### Task prompt
Your job is to set down the stretch of entries that opens with the line containing "export DESIGN_NAME = corev_dvs_ctrl" and closes with the line containing "export CORE_UTILIZATION = 29". Keep both end lines, copy each exactly, and add nothing.

── Extracted entries

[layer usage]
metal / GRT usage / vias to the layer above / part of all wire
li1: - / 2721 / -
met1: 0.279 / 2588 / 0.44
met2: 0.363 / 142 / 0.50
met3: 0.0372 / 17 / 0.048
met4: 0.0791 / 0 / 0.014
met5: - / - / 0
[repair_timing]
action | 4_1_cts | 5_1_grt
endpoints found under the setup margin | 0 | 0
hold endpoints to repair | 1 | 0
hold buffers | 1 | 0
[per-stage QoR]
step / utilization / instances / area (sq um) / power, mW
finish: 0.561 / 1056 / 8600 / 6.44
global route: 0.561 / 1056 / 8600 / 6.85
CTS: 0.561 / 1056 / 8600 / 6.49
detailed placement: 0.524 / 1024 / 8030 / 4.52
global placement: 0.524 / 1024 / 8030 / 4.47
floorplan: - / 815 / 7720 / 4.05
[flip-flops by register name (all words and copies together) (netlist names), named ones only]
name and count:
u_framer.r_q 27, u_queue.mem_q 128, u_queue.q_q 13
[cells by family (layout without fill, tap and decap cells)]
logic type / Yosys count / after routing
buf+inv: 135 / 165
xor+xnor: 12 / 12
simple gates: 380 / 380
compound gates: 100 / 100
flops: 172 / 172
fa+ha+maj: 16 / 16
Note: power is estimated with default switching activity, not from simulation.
==> config.mk <==
export PLATFORM = sky130hd
export DESIGN_NAME = nibble_regfile
export DESIGN_NICKNAME = d
export VERILOG_FILES = /design/src/rtl/nrf_pkg.sv /design/src/rtl/nrf_ctrl.sv /design/src/rtl/nrf_datapath.sv /design/src/rtl/nibble_regfile.sv
export SDC_FILE = /design/constraint.sdc
export NUM_CORES = 2
export LEC_CHECK = 0
export BUFFER_PORTS_ARGS = -buffer_cell sky130_fd_sc_hd__buf_4
export CORE_MARGIN = 2
export CORE_UTILIZATION = 60
export DETAILED_ROUTE_END_ITERATION = 10
export GPL_TIMING_DRIVEN = 0
export PLACE_DENSITY = 0.85
export SLEW_MARGIN = 25
export SYNTH_ARGS = -nofsm -noshare
export SYNTH_HDL_FRONTEND = slang
export SYNTH_HIERARCHICAL = 1
export SYNTH_SLANG_ARGS = --single-unit
==> constraint.sdc <==
create_clock -name clk -period 4.4 [get_ports clk]
set_input_delay 0.88 -clock clk [delete_from_list [all_inputs] [get_ports clk]]
set_output_delay 0.88 -clock clk [all_outputs]
set_load 0.05 [all_outputs]
==> src/rtl/nrf_pkg.sv <==
package nrf_pkg;

  typedef enum logic [3:0] {
    OP_IDLE     = 4'd0,
    OP_LOAD     = 4'd1,
    OP_SWAP     = 4'd2,
    OP_BUMP     = 4'd3,
    OP_PAIR_IMM = 4'd4,
    OP_PAIR_ROM = 4'd5,
    OP_PTR_SET  = 4'd6,
    OP_MEM_RD   = 4'd7,
    OP_MEM_WR   = 4'd8
  } opCode_e;

  // One strobe per action, raised by the control for the datapath.
  typedef struct packed {
    logic loadAcc;
    logic swap;
    logic bump;
    logic pairImm;
    logic pairRom;
    logic ptrSet;
    logic memRd;
    logic memWr;
  } strobe_t;

endpackage

==> src/rtl/nrf_ctrl.sv <==
module nrf_ctrl
  import nrf_pkg::*;
#(
  parameter int REG_CNT = 16,
  localparam int IDX_W  = $clog2(REG_CNT)
) (
  input  logic [3:0]       opCode,
  input  logic [IDX_W-1:0] regIdx,
  output strobe_t          stb,
  output logic [IDX_W-1:0] regSel,
  output logic [IDX_W-1:0] pairHi,
  output logic [IDX_W-1:0] pairLo,
  output logic             accLoad
);

  always_comb begin
    stb = '0;
    case (opCode_e'(opCode))
      OP_LOAD:     stb.loadAcc = 1'b1;
      OP_SWAP:     stb.swap    = 1'b1;
      OP_BUMP:     stb.bump    = 1'b1;
      OP_PAIR_IMM: stb.pairImm = 1'b1;
      OP_PAIR_ROM: stb.pairRom = 1'b1;
      OP_PTR_SET:  stb.ptrSet  = 1'b1;
      OP_MEM_RD:   stb.memRd   = 1'b1;
      OP_MEM_WR:   stb.memWr   = 1'b1;
      default:     stb = '0;
    endcase
  end

  // Pair operations drop the index LSB: even register high, odd register low.
  assign regSel  = regIdx;
  assign pairHi  = {regIdx[IDX_W-1:1], 1'b0};
  assign pairLo  = {regIdx[IDX_W-1:1], 1'b1};
  assign accLoad = stb.loadAcc | stb.swap | stb.memRd;

endmodule

==> src/rtl/nrf_datapath.sv <==
module nrf_datapath
  import nrf_pkg::*;
#(
  parameter int NIB_W     = 4,
  parameter int REG_CNT   = 16,
  localparam int IDX_W    = $clog2(REG_CNT),
  localparam int ADDR_W   = 2 * NIB_W,
  localparam int MEM_DEPTH = 1 << ADDR_W
) (
  input  logic              clk,
  input  logic              rstN,
  input  strobe_t           stb,
  input  logic [IDX_W-1:0]  regSel,
  input  logic [IDX_W-1:0]  pairHi,
  input  logic [IDX_W-1:0]  pairLo,
  input  logic [ADDR_W-1:0] immByte,
  input  logic [NIB_W-1:0]  accIn,
  output logic [NIB_W-1:0]  accOut,
  output logic [ADDR_W-1:0] romAddr,
  input  logic [ADDR_W-1:0] romData,
  input  logic              romValid,
  output logic [ADDR_W-1:0] dataPtr,
  output logic              fault
);

  logic [REG_CNT-1:0][NIB_W-1:0] regBank;
  logic [NIB_W-1:0]              memBank [MEM_DEPTH];
  logic [ADDR_W-1:0]             pairByte;
  logic                          pairWr;

  // The indirect fetch address is tied to registers 0 and 1.
  assign romAddr  = {regBank[0], regBank[1]};
  assign pairByte = stb.pairImm ? immByte : romData;
  assign pairWr   = stb.pairImm | (stb.pairRom & romValid);

  always_ff @(posedge clk or negedge rstN) begin
    if (!rstN) begin
      regBank <= '0;
    end else begin
      if (stb.swap) regBank[regSel] <= accIn;
      if (stb.bump) regBank[regSel] <= regBank[regSel] + NIB_W'(1);
      if (pairWr) begin
        regBank[pairHi] <= pairByte[ADDR_W-1:NIB_W];
        regBank[pairLo] <= pairByte[NIB_W-1:0];
      end
    end
  end

  always_ff @(posedge clk or negedge rstN) begin
    if (!rstN) begin
      dataPtr <= '0;
      fault   <= 1'b0;
    end else begin
      if (stb.ptrSet) dataPtr <= {regBank[pairHi], regBank[pairLo]};
      fault <= stb.pairRom & ~romValid;
    end
  end

  always_ff @(posedge clk or negedge rstN) begin
    if (!rstN) begin
      for (int i = 0; i < MEM_DEPTH; i++) memBank[i] <= '0;
    end else if (stb.memWr) begin
      memBank[dataPtr] <= accIn;
    end
  end

  // Reads see the state before this edge's write.
  always_comb begin
    accOut = '0;
    if (stb.memRd)                  accOut = memBank[dataPtr];
    else if (stb.loadAcc | stb.swap) accOut = regBank[regSel];
  end

  p_fault_follow_r8: assert property (@(posedge clk) disable iff (!rstN)
    (stb.pairRom && !romValid) |=> fault);

  p_pair_keep_r8: assert property (@(posedge clk) disable iff (!rstN)
    (stb.pairRom && !romValid) |=> $stable(regBank));

  p_swap_write_r4: assert property (@(posedge clk) disable iff (!rstN)
    stb.swap |=> regBank[$past(regSel)] == $past(accIn));

  p_ptr_hold_r9: assert property (@(posedge clk) disable iff (!rstN)
    !stb.ptrSet |=> $stable(dataPtr));

endmodule

==> src/rtl/nibble_regfile.sv <==
module nibble_regfile
  import nrf_pkg::*;
#(
  parameter int NIB_W   = 4,
  parameter int REG_CNT = 16
) (
  input  logic                         clk,
  input  logic                         rstN,
  input  logic [3:0]                   opCode,
  input  logic [$clog2(REG_CNT)-1:0]   regIdx,
  input  logic [2*NIB_W-1:0]           immByte,
  input  logic [NIB_W-1:0]             accIn,
  output logic [NIB_W-1:0]             accOut,
  output logic                         accLoad,
  output logic [2*NIB_W-1:0]           romAddr,
  input  logic [2*NIB_W-1:0]           romData,
  input  logic                         romValid,
  output logic [2*NIB_W-1:0]           dataPtr,
  output logic                         fault
);

  localparam int IDX_W = $clog2(REG_CNT);

  strobe_t          stb;
  logic [IDX_W-1:0] regSel;
  logic [IDX_W-1:0] pairHi;
  logic [IDX_W-1:0] pairLo;

  nrf_ctrl #(.REG_CNT(REG_CNT)) u_ctrl (
    .opCode  (opCode),
    .regIdx  (regIdx),
    .stb     (stb),
    .regSel  (regSel),
    .pairHi  (pairHi),
    .pairLo  (pairLo),
    .accLoad (accLoad)
  );

  nrf_datapath #(.NIB_W(NIB_W), .REG_CNT(REG_CNT)) u_dp (
    .clk      (clk),
    .rstN     (rstN),
    .stb      (stb),
    .regSel   (regSel),
    .pairHi   (pairHi),
    .pairLo   (pairLo),
    .immByte  (immByte),
    .accIn    (accIn),
    .accOut   (accOut),
    .romAddr  (romAddr),
    .romData  (romData),
    .romValid (romValid),
    .dataPtr  (dataPtr),
    .fault    (fault)
  );

  p_fault_cause_r8: assert property (@(posedge clk) disable iff (!rstN)
    fault |-> $past(opCode == 4'd5 && !romValid));

  p_rom_addr_pair0_r7: assert property (@(posedge clk) disable iff (!rstN)
    (opCode == 4'd4 && regIdx[IDX_W-1:1] == '0) |=> romAddr == $past(immByte));

endmodule

; ---- Word level (Yosys, flattened, before mapping)
; Index checks and enable logic that the tools add are counted.
[totals]
output_inout_bits = 22
elab_cells = 338
in_bits = 31
ff_bits = 1097
[op_classes]
eq_ne = 8
n_lt_le_gt_ge = 8
reduce_logical = 4
bitwise_logic = 7
muxes = 36
addsub = 1
[ops]
columns = cell, count
row1 = 1024-bit bitwise mux, 1
row2 = 64-bit bitwise mux, 4
row3 = 64-bit 2-to-1 mux, 3
row4 = 4-bit 2-to-1 mux, 11
row5 = 4-bit binary-select mux with 8-bit select, 1
row6 = 4-bit demux with 8-bit select, 1
row7 = 4-bit binary-select mux with 3-bit select, 2
row8 = 4-bit demux with 3-bit select, 2
row9 = 4-bit binary-select mux with 4-bit select, 1
row10 = 4-bit demux with 4-bit select, 1
row11 = "4-bit by 3-bit == test with 1-bit output, second input constant", 4
row12 = "4-bit by 5-bit less-than comparator with 1-bit output, second input constant", 3
row13 = "4-bit by 1-bit >= comparator with 1-bit output, second input constant", 3
row14 = "9-bit >= comparator, second input constant", 1
row15 = "9-bit by 1-bit less-than comparator with 1-bit output, second input constant", 1
row16 = 8-bit inverter with 9-bit output, 1
row17 = "4-bit by 2-bit == test with 1-bit output, second input constant", 2
row18 = 1-bit 2-to-1 mux, 8
row19 = 8-bit 2-to-1 mux, 1
row20 = "4-bit by 1-bit adder with 4-bit output, second input constant", 1
row21 = "4-bit by 1-bit == test with 1-bit output, second input constant", 1
row22 = "4-bit == test, second input constant", 1
row23 = 1-bit logical AND, 4
row24 = 1-bit OR, 3
row25 = other kinds (2), 3

; ---- Logic depth before layout (Yosys ltp)
[logic_depth]
depth_word = 11
ltp_mapped = 12

; ---- By module
; Netlist, hierarchy kept.
[modules_own_cells]
columns = module, area_each_um2, n_inst, cells_per_inst, seq_area_each_um2
row1 = nrf_datapath, 54090.6, 1, 3932, 27451.3
row2 = nrf_ctrl, 206.4, 1, 29, 0.0

; ---- Least setup slack after synthesis
; Ideal clock, no wire load.
[synth_timing]
path_type = reg2out
from = register u_dp.dataPtr[0]
to = output accOut[1]
path_stages_with_launch = 12
arrival_time_ps = 3594
required_time_ps = 3520
path_slack_ps = -74
cell_sequence = dfrtp_1 buf_2 buf_4 buf_4 buf_2 buf_4 buf_4 a21oi_1 a41o_1 nand4_1 a211oi_1 o31ai_1
[synth_via]
elab_chain_len = 5
[synth_lines]
columns = item, line
row1 = from (decl), nrf_datapath.sv:22  ; output logic [ADDR_W-1:0] dataPtr,
row2 = from (signal assigned), nrf_datapath.sv:54  ; if (stb.ptrSet) dataPtr <= {regBank[pairHi], regBank[pairLo]};
row3 = 8-bit inverter with 9-bit output (not written as such), nrf_datapath.sv:70  ; if (stb.memRd) accOut = memBank[dataPtr];
row4 = 4-bit binary-select mux with 8-bit select, nrf_datapath.sv:70
row5 = 4-bit 2-to-1 mux (not written as such) (2 in series), nrf_datapath.sv:70
row6 = 4-bit 2-to-1 mux, nrf_datapath.sv:70
row7 = to (decl), nibble_regfile.sv:13  ; output logic [NIB_W-1:0] accOut,
; No other way between the ends. The select of a mux whose other input is x is not followed.

; ---- Worst setup path after layout
[layout_timing]
from = register u_dp.dataPtr[3]
to = output accOut[0]
; The elaborated chain is that of the path after synthesis.
$ cat config.mk
export PLATFORM = sky130hd
export DESIGN_NAME = corev_dvs_ctrl
export DESIGN_NICKNAME = d
export VERILOG_FILES = /design/src/rtl/dvs_pkg.sv /design/src/rtl/dvs_target_sel.sv /design/src/rtl/dvs_ramp.sv /design/src/rtl/dvs_fault_mon.sv /design/src/rtl/corev_dvs_ctrl.sv
export SDC_FILE = /design/constraint.sdc
export NUM_CORES = 1
export LEC_CHECK = 0
export CORE_MARGIN = 2
export CORE_UTILIZATION = 29
export CTS_CLUSTER_DIAMETER = 150
export DETAILED_ROUTE_END_ITERATION = 10
export HOLD_SLACK_MARGIN = 0.1
export PLACE_DENSITY_LB_ADDON = 0.08
export SYNTH_ARGS = -nofsm -noshare
export SYNTH_HDL_FRONTEND = slang
export SYNTH_SLANG_ARGS = --single-unit
$ cat constraint.sdc
create_clock -name clk -period 2.44 [get_ports clk]
set_input_delay 0.732 -clock clk [delete_from_list [all_inputs] [get_ports clk]]
set_output_delay 0.732 -clock clk [all_outputs]
set_load 0.05 [all_outputs]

────

### Response below
export DESIGN_NAME = corev_dvs_ctrl
export DESIGN_NICKNAME = d
export VERILOG_FILES = /design/src/rtl/dvs_pkg.sv /design/src/rtl/dvs_target_sel.sv /design/src/rtl/dvs_ramp.sv /design/src/rtl/dvs_fault_mon.sv /design/src/rtl/corev_dvs_ctrl.sv
export SDC_FILE = /design/constraint.sdc
export NUM_CORES = 1
export LEC_CHECK = 0
export CORE_MARGIN = 2
export CORE_UTILIZATION = 29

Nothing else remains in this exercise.